Beyond contracts, McKee said businesses should put internal controls around AI use before tools become deeply embedded in daily operations. Any AI system used in a core process should be supported by documented fallback arrangements, tested recovery plans and defined escalation procedures.

That also means limiting unsanctioned use by staff. LegalVision recommended a controlled set of approved AI tools, backed by rules on what each tool can and cannot be used for, rather than allowing individual teams to build critical workflows on unapproved services.

McKee also called for a broader governance framework covering policies, registers of approved AI systems, risk assessments for use cases, human review requirements, data handling rules, incident reporting processes and regular testing.

"Organisations can reduce reliance by designing their AI use around business processes, not one provider's product. SMEs should also set approval rules so staff cannot independently build critical workflows on unapproved tools," McKee said.

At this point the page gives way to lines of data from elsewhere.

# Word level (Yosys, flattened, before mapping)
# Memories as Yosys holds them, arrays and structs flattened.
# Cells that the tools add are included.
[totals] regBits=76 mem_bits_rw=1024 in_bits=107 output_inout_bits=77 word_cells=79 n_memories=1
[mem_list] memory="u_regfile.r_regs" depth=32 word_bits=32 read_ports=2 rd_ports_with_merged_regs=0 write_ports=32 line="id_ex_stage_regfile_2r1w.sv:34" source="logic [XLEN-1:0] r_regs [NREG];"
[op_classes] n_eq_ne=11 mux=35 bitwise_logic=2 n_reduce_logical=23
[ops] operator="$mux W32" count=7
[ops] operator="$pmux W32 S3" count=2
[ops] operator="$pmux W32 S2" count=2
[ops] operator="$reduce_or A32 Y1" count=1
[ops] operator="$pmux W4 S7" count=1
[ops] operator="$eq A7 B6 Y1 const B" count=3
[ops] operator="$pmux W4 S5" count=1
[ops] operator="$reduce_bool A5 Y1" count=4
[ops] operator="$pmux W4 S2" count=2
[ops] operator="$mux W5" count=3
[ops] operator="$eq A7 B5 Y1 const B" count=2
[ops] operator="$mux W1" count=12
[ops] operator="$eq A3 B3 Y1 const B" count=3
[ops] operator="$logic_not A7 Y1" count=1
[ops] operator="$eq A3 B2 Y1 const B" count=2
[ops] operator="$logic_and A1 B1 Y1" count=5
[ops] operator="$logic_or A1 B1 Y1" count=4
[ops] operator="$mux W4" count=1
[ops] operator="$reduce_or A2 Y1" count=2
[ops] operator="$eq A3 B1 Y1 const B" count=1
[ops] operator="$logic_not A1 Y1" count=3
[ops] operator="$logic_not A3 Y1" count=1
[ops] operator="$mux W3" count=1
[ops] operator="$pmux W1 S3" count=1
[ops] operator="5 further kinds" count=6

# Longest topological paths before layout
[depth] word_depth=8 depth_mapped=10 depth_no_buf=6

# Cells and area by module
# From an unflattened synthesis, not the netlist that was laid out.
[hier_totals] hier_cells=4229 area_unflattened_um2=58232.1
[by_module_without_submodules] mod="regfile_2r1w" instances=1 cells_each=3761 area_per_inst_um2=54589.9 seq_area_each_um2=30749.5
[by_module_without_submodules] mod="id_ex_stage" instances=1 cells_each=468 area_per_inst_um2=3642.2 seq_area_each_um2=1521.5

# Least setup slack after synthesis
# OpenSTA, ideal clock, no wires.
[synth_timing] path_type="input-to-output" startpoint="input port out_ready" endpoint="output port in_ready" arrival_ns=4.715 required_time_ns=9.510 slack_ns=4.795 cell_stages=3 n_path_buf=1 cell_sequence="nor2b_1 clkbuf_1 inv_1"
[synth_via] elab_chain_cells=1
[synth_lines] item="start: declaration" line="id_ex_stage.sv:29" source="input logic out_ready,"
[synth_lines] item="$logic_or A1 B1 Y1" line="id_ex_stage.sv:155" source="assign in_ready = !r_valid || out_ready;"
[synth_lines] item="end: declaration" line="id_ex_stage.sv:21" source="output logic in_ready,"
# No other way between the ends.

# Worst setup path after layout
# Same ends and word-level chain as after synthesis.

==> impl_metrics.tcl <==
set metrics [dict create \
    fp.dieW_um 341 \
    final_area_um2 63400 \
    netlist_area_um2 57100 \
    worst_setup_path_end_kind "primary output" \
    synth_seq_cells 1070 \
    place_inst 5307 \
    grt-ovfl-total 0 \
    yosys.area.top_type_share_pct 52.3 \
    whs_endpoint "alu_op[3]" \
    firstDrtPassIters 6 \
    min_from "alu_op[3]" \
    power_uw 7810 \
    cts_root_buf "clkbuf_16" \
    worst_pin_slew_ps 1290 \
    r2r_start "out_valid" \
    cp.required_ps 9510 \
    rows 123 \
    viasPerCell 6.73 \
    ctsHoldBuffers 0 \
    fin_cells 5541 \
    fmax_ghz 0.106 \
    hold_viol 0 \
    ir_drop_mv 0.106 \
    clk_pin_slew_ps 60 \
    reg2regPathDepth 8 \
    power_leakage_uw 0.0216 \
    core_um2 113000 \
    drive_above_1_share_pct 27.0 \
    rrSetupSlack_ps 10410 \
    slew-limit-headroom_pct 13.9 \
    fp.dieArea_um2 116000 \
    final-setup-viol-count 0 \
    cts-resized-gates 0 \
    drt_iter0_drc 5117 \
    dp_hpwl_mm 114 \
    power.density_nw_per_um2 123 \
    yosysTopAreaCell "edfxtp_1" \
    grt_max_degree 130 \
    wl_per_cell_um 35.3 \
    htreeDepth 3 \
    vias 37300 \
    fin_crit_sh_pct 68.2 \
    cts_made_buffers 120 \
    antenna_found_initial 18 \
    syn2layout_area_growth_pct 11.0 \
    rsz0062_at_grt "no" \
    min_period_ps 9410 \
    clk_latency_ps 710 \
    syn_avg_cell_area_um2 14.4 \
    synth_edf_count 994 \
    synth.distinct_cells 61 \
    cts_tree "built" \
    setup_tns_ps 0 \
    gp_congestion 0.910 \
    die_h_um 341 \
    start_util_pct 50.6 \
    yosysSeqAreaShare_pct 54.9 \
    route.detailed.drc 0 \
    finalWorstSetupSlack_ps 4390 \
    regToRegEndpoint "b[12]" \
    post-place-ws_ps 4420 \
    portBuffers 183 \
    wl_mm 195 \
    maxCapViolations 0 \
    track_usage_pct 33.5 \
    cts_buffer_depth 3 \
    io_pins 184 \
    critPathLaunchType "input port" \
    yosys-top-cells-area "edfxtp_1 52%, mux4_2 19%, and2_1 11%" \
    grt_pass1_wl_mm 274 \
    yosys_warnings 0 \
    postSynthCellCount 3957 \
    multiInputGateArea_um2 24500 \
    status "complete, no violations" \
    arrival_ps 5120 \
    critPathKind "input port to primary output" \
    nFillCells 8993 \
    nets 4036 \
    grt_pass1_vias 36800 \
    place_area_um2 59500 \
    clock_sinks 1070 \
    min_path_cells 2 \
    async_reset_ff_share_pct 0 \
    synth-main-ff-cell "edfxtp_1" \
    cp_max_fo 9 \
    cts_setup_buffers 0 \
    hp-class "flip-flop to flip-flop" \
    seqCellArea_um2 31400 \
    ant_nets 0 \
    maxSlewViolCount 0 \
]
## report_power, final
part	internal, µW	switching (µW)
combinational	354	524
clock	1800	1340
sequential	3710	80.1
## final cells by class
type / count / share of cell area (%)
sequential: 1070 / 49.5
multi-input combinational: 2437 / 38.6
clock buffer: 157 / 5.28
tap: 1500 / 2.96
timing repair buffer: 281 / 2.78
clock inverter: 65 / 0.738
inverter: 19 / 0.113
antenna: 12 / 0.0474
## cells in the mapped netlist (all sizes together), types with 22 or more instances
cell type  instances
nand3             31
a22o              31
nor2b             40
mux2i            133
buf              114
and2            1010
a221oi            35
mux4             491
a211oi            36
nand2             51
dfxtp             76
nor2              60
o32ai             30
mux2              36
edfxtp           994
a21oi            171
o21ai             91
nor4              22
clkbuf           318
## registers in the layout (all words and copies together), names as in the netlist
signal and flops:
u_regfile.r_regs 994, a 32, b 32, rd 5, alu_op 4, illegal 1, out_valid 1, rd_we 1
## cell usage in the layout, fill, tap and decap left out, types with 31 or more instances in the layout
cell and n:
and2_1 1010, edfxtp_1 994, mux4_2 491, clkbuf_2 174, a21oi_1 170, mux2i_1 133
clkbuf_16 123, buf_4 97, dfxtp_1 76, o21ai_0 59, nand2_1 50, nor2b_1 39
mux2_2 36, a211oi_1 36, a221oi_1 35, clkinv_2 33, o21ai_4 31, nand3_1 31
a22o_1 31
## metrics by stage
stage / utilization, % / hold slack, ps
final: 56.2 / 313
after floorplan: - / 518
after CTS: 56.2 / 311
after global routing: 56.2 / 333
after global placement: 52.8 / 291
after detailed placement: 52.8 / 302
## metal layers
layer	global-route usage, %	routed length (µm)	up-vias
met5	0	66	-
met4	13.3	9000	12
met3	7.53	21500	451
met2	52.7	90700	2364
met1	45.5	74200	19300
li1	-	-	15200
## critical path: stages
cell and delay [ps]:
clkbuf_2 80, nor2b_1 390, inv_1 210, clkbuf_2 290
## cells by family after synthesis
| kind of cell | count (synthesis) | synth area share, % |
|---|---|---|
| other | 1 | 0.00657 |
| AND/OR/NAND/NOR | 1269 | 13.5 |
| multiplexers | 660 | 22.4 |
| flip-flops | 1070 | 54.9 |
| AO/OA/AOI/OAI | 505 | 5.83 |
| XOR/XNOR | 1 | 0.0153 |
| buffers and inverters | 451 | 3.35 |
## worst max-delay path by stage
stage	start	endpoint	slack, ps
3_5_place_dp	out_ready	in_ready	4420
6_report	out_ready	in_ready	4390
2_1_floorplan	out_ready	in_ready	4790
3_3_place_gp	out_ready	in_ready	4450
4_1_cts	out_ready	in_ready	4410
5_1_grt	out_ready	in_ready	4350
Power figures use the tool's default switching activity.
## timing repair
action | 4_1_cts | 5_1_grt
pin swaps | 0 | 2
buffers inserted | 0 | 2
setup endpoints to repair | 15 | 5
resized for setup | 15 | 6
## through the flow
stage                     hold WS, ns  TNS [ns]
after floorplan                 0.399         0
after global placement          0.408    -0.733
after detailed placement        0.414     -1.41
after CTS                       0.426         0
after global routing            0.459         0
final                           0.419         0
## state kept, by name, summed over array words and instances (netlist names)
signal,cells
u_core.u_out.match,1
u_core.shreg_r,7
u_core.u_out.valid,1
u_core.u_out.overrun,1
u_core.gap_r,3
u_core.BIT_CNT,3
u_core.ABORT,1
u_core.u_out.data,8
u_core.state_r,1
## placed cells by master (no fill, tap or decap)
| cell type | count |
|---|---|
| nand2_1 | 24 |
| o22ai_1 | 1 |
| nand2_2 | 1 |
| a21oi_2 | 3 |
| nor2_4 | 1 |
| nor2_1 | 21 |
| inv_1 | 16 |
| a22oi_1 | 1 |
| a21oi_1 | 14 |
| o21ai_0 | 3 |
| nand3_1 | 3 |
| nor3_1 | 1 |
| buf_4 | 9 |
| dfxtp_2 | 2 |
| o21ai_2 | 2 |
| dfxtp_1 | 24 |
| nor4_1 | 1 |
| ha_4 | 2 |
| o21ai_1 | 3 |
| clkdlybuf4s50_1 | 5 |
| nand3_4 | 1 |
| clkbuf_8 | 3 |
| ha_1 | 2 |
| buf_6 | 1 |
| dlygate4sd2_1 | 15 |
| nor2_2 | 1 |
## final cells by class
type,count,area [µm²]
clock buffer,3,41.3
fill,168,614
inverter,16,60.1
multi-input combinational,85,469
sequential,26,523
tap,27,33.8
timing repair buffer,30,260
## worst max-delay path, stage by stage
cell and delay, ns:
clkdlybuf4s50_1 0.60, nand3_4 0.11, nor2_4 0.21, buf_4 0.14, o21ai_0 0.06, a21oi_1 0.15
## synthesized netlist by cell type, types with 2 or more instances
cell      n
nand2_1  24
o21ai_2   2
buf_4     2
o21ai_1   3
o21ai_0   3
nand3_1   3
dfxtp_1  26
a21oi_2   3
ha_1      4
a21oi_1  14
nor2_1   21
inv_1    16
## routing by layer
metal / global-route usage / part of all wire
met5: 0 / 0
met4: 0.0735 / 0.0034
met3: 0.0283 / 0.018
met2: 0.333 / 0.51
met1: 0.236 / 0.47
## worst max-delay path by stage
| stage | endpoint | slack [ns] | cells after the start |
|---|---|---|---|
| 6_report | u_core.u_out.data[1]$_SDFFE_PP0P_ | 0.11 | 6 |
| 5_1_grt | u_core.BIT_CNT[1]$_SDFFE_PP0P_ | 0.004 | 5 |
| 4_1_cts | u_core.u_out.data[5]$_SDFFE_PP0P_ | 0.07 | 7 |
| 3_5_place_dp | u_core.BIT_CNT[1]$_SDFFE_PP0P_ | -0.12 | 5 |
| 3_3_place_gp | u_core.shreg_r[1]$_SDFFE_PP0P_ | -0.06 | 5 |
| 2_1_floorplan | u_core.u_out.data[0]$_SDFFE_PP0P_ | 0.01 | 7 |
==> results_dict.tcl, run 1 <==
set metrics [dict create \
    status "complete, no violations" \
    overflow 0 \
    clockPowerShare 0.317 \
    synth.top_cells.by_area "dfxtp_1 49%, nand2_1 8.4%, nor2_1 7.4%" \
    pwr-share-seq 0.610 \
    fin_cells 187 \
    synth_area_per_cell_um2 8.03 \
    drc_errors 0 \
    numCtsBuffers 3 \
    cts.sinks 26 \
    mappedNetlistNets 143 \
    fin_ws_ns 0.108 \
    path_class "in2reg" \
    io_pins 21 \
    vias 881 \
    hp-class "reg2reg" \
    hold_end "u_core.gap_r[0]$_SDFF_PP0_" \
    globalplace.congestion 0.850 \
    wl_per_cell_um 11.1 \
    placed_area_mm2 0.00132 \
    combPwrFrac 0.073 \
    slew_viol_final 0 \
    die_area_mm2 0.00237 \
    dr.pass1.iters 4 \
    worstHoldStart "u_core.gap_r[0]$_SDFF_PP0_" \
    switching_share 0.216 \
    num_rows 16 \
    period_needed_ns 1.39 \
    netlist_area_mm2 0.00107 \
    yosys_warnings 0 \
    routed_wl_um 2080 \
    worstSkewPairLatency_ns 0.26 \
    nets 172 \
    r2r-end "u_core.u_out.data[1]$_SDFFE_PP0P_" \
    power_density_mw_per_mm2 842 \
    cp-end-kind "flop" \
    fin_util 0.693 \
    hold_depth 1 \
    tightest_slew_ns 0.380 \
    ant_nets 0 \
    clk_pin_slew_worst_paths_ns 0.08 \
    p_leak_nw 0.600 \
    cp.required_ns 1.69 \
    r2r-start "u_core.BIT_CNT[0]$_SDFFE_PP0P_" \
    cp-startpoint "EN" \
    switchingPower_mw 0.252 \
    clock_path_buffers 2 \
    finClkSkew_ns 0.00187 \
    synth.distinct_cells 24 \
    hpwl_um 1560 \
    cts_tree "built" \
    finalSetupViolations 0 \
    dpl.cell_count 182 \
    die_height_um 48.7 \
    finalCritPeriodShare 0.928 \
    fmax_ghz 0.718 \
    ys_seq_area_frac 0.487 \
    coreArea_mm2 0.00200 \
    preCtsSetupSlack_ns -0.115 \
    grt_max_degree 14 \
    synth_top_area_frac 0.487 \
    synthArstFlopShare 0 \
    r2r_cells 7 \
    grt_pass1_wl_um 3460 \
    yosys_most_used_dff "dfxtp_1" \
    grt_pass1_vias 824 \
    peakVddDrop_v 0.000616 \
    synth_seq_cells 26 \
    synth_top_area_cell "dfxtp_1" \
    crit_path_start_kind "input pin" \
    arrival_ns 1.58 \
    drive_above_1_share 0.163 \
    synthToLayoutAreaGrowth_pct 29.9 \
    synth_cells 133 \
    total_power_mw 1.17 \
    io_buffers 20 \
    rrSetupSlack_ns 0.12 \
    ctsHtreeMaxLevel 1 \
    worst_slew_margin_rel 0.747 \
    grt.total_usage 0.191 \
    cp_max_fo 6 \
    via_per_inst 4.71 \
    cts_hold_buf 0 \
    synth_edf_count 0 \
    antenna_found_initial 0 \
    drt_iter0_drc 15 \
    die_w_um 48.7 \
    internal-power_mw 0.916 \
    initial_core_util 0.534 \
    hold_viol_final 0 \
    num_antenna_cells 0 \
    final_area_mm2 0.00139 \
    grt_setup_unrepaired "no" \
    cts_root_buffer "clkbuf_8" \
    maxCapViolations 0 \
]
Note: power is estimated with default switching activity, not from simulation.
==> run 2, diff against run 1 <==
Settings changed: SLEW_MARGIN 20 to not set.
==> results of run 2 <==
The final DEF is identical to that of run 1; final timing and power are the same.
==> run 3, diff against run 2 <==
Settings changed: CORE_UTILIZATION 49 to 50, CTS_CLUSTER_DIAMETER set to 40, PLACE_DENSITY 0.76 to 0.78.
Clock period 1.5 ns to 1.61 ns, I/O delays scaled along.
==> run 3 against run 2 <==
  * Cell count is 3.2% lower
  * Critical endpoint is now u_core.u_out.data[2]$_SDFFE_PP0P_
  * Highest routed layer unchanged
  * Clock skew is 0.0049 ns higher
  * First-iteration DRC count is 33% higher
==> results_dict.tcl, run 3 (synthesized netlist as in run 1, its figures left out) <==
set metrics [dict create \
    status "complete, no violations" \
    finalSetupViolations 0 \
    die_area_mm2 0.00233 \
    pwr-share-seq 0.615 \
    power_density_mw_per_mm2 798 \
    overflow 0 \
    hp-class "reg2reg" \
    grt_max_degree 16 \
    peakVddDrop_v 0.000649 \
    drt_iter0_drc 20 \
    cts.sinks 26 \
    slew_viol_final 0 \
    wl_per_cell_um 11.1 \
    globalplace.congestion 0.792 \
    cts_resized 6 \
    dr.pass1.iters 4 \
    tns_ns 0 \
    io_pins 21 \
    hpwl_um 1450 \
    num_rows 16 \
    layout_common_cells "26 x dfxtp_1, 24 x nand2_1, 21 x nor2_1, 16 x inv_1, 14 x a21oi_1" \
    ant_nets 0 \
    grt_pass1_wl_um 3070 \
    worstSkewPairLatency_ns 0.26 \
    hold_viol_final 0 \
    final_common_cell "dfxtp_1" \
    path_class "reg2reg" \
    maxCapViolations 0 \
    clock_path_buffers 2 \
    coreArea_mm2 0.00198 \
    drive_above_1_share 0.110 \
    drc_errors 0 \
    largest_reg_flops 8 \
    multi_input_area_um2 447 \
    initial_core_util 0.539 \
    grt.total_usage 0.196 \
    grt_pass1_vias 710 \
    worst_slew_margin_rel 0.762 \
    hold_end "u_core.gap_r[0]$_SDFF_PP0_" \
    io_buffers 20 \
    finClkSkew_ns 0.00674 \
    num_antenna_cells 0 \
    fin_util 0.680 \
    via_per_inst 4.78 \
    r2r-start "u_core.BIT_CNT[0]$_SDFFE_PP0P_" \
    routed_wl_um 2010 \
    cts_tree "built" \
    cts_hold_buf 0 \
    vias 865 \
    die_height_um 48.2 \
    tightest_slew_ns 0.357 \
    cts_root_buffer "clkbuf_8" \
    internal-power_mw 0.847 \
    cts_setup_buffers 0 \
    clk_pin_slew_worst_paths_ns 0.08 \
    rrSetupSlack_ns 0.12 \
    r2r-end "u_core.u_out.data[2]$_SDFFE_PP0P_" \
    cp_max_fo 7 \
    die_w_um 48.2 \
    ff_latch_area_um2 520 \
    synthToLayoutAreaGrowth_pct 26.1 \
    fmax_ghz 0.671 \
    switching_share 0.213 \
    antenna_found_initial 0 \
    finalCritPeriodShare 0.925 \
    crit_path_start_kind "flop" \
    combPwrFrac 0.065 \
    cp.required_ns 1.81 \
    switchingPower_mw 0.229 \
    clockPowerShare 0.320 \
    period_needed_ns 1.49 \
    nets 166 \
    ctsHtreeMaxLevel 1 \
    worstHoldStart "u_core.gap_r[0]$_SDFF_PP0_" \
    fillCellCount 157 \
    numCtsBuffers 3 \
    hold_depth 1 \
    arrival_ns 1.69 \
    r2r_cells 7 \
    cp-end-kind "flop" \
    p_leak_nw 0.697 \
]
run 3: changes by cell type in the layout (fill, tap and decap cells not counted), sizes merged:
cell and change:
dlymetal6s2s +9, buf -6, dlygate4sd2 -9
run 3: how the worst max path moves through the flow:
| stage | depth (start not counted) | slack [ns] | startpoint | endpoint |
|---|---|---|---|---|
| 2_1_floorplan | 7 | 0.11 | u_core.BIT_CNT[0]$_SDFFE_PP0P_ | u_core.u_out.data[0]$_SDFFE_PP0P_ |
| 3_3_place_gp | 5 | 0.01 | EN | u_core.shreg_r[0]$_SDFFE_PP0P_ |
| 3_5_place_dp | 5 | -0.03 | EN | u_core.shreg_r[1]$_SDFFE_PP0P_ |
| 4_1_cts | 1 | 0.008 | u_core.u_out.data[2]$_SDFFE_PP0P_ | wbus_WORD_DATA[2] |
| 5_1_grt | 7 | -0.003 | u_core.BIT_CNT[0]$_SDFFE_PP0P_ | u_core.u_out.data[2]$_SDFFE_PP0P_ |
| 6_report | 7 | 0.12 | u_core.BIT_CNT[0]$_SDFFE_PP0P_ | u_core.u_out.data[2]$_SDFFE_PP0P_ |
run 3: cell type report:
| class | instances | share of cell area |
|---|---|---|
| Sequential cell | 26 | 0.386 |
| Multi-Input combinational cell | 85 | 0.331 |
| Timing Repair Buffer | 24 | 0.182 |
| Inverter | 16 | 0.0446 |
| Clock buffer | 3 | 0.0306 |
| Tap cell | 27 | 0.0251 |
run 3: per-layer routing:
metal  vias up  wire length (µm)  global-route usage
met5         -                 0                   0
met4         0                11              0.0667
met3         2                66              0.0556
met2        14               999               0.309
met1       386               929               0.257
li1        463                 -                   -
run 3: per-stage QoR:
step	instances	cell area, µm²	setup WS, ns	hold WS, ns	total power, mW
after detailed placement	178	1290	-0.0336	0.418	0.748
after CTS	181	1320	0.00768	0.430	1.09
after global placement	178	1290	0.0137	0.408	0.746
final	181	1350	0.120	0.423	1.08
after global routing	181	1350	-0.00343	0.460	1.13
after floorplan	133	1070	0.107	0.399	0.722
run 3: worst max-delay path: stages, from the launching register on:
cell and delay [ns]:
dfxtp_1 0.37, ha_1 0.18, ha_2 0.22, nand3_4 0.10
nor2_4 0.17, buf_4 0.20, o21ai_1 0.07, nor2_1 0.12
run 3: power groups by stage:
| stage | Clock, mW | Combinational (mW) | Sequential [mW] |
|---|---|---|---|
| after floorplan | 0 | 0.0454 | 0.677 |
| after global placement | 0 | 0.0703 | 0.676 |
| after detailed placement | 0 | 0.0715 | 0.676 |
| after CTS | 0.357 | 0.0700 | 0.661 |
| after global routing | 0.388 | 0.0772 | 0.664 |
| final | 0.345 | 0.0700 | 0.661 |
[src/rtl/sdram_arf_sched_ref_timer.sv]
// Refresh interval timer plus the owed-refresh counter with saturation and
// sticky overflow flag.
module sdram_arf_sched_ref_timer #(
  parameter int REF_PERIOD = 780,
  parameter int MAX_PEND   = 8
) (
  input  logic       clk,
  input  logic       rst,
  input  logic       init_done,
  input  logic       arf_issued,
  output logic [3:0] pend_cnt,
  output logic       pend_ovf
);

  localparam int TW = $clog2(REF_PERIOD + 1);

  logic [TW-1:0] timer;
  logic          tick;

  assign tick = init_done && (timer == TW'(REF_PERIOD));

  // NOTE: all state here is sequential, so every assignment is non-blocking;
  // mixing in blocking assignments would create simulation/synthesis races.
  always_ff @(posedge clk) begin
    if (rst) begin
      timer    <= '0;
      pend_cnt <= '0;
      pend_ovf <= 1'b0;
    end else begin
      if (!init_done)
        timer <= '0;
      else if (tick)
        timer <= TW'(1);
      else
        timer <= timer + 1'b1;

      // A tick and an issued refresh in the same cycle cancel out.
      if (tick && !arf_issued) begin
        if (pend_cnt == 4'(MAX_PEND))
          pend_ovf <= 1'b1;
        else
          pend_cnt <= pend_cnt + 1'b1;
      end else if (arf_issued && !tick && pend_cnt != '0) begin
        pend_cnt <= pend_cnt - 1'b1;
      end
    end
  end

endmodule
### src/rtl/fifo_bit_unpacker_if.sv
// Output word stream of the bit unpacker: packed word, valid-bit count and
// a valid/ready handshake.
interface fifo_bit_unpacker_if #(
    parameter int WIDTH = 8,
    parameter int CW    = $clog2(WIDTH + 1)
);
    logic [WIDTH-1:0] m_data;
    logic [CW-1:0]    m_bits;
    logic             m_valid;
    logic             m_ready;

    modport master (output m_data, output m_bits, output m_valid, input m_ready);
    modport slave  (input m_data, input m_bits, input m_valid, output m_ready);
endinterface

### src/rtl/fifo_bit_unpacker.sv
// Drains a 1-bit FIFO read port, packs the bits into WIDTH-bit words and
// presents them on a valid/ready stream; flush emits a partial word.
//
// state | meaning
// EMPTY | output register free, m_valid=0
// FULL  | word held in output register, m_valid=1
module fifo_bit_unpacker #(
    parameter int WIDTH     = 8,
    parameter bit LSB_FIRST = 1'b1,
    parameter int CW        = $clog2(WIDTH + 1)
) (
    input  logic                 clk,
    input  logic                 rst,
    input  logic                 fifo_empty,
    input  logic                 fifo_dout,
    output logic                 fifo_rd,
    input  logic                 flush,
    fifo_bit_unpacker_if.master  m
);
    localparam logic [CW-1:0] FULL_CNT = CW'(WIDTH);

    typedef enum logic {EMPTY, FULL} out_state_t;

    out_state_t       out_st;
    logic [CW-1:0]    issued;
    logic [CW-1:0]    got;
    logic [CW-1:0]    got_next;
    logic             rd_q;
    logic             flush_pend;
    logic [WIDTH-1:0] shift_q;
    logic [WIDTH-1:0] shift_next;
    logic [WIDTH-1:0] data_q;
    logic [CW-1:0]    bits_q;
    logic             out_free;
    logic             flush_req;
    logic             flush_done;
    logic             load_full;
    logic             load_part;
    logic             load;

    // rst gates the strobe so no read is issued while the packer is held in reset
    assign fifo_rd = !rst && !fifo_empty && (issued != FULL_CNT) && !flush_pend;

    always_comb begin
        shift_next = shift_q;
        for (int i = 0; i < WIDTH; i++) begin
            if (rd_q && (got == CW'(LSB_FIRST ? i : WIDTH - 1 - i))) begin
                shift_next[i] = fifo_dout;
            end
        end
    end

    assign got_next   = got + {{(CW-1){1'b0}}, rd_q};
    assign out_free   = (out_st == EMPTY) || m.m_ready;
    assign flush_req  = flush || flush_pend;
    assign flush_done = flush_req && !rd_q && (got == '0);
    assign load_full  = (got_next == FULL_CNT) && out_free;
    assign load_part  = flush_req && !rd_q && (got != '0) && (got != FULL_CNT) && out_free;
    assign load       = load_full || load_part;

    always_ff @(posedge clk or posedge rst) begin
        if (rst) begin
            out_st     <= EMPTY;
            issued     <= '0;
            got        <= '0;
            rd_q       <= 1'b0;
            flush_pend <= 1'b0;
            shift_q    <= '0;
            data_q     <= '0;
            bits_q     <= '0;
        end else begin
            rd_q <= fifo_rd;
            if (load) begin
                out_st     <= FULL;
                data_q     <= shift_next;
                bits_q     <= load_full ? FULL_CNT : got;
                shift_q    <= '0;
                got        <= '0;
                // a strobe issued on the load edge belongs to the next word
                issued     <= {{(CW-1){1'b0}}, fifo_rd};
                flush_pend <= 1'b0;
            end else begin
                if (m.m_ready) begin
                    out_st <= EMPTY;
                end
                shift_q    <= shift_next;
                got        <= got_next;
                issued     <= issued + {{(CW-1){1'b0}}, fifo_rd};
                flush_pend <= flush_req && !flush_done;
            end
        end
    end

    assign m.m_data  = data_q;
    assign m.m_bits  = bits_q;
    assign m.m_valid = (out_st == FULL);
endmodule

The warning comes as businesses face a market in which AI access, pricing, performance and terms of use can shift quickly. Those changes can stem from regulation, commercial decisions, safety concerns or geopolitical factors beyond a customer's control.

For companies that rely on AI in customer-facing or operational roles, the central issue is no longer just whether a tool works well today. It is whether the organisation can continue operating if the supplier changes the rules tomorrow.

"AI access can change quickly, and businesses should not build essential operations on assumptions they do not control," McKee said.